◆ ACTIVITY:
Both the line containing "File: src/hw/rtl/essu_pkg.sv" and the line containing "localparam int unsigned PctMax" belong to the span. Output exactly that span from the listing below, and nothing outside it.

◆ DATASET:
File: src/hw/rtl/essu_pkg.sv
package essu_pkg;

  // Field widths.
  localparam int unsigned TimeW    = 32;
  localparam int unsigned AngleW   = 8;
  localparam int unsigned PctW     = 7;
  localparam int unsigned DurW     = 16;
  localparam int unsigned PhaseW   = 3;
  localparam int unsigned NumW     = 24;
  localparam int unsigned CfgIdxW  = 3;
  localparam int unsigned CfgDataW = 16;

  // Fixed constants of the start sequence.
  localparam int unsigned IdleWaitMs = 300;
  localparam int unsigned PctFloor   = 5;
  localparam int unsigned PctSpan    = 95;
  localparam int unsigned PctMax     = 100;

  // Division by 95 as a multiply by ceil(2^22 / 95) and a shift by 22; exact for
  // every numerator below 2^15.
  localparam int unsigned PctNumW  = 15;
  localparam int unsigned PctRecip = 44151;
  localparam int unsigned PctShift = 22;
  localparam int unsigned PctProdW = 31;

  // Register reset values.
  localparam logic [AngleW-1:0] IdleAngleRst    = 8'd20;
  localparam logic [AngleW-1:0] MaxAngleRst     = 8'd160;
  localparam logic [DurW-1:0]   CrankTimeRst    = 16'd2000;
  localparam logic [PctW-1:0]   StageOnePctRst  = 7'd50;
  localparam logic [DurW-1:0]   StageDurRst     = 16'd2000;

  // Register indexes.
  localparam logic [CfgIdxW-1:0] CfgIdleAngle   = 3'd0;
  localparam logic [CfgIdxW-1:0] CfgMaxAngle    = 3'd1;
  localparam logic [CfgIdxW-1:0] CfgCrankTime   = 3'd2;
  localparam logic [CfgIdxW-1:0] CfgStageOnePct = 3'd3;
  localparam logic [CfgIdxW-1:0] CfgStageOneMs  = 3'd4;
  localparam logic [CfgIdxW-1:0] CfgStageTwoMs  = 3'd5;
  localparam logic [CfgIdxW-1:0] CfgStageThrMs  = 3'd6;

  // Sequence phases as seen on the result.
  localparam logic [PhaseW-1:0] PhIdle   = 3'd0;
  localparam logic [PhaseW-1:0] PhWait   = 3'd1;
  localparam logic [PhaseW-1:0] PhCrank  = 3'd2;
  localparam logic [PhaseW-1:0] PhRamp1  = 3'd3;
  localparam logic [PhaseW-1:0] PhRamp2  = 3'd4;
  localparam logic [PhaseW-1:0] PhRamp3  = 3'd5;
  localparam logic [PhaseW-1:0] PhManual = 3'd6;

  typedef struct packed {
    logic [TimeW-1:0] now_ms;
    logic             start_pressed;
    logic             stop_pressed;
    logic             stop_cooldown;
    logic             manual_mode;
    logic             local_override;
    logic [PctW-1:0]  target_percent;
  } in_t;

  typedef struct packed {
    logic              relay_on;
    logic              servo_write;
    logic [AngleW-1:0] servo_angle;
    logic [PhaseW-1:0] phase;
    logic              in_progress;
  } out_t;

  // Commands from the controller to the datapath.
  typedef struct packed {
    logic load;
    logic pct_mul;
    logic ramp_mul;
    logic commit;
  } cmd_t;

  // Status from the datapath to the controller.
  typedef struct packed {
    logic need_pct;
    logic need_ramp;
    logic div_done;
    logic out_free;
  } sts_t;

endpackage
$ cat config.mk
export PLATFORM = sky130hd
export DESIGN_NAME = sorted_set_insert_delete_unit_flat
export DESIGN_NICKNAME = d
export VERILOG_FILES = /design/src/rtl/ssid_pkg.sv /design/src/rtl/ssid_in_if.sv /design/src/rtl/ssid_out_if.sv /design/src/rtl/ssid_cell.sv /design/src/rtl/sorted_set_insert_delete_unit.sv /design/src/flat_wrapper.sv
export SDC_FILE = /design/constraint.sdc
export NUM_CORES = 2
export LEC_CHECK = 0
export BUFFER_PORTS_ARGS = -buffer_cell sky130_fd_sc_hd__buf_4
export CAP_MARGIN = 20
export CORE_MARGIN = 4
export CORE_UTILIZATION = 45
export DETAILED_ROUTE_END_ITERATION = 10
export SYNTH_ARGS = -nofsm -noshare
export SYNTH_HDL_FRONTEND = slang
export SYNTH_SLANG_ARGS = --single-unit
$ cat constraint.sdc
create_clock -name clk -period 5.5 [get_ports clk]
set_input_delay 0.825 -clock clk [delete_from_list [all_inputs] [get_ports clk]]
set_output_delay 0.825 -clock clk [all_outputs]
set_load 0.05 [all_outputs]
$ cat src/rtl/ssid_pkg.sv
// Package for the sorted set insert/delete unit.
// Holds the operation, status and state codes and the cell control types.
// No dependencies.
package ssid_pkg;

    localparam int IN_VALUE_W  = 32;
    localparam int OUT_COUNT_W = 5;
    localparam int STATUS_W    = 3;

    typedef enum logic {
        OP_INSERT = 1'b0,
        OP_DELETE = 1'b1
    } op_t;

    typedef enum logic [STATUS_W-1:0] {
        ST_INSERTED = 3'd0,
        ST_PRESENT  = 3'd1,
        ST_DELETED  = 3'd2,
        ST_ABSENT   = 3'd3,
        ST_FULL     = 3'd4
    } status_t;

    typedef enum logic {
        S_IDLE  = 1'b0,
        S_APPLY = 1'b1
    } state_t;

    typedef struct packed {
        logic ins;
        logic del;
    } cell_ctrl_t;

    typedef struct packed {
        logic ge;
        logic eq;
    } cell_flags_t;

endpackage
...
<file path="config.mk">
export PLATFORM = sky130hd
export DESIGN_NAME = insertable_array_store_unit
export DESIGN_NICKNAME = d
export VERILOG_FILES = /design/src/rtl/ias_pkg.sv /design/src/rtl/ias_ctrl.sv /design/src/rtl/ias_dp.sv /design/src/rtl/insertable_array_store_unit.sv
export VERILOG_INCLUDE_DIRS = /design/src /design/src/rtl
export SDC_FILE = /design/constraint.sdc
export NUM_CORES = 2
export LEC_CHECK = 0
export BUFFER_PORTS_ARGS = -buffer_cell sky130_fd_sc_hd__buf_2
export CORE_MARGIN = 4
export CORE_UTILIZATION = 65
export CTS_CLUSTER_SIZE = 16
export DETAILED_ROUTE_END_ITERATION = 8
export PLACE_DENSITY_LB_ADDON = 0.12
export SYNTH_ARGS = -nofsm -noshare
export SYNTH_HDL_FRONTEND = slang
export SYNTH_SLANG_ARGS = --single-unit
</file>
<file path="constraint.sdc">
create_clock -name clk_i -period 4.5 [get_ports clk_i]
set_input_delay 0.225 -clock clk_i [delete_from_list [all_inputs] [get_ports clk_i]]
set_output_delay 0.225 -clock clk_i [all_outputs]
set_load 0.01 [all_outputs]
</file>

◆ RESULT OF THIS TASK:
File: src/hw/rtl/essu_pkg.sv
package essu_pkg;

  // Field widths.
  localparam int unsigned TimeW    = 32;
  localparam int unsigned AngleW   = 8;
  localparam int unsigned PctW     = 7;
  localparam int unsigned DurW     = 16;
  localparam int unsigned PhaseW   = 3;
  localparam int unsigned NumW     = 24;
  localparam int unsigned CfgIdxW  = 3;
  localparam int unsigned CfgDataW = 16;

  // Fixed constants of the start sequence.
  localparam int unsigned IdleWaitMs = 300;
  localparam int unsigned PctFloor   = 5;
  localparam int unsigned PctSpan    = 95;
  localparam int unsigned PctMax     = 100;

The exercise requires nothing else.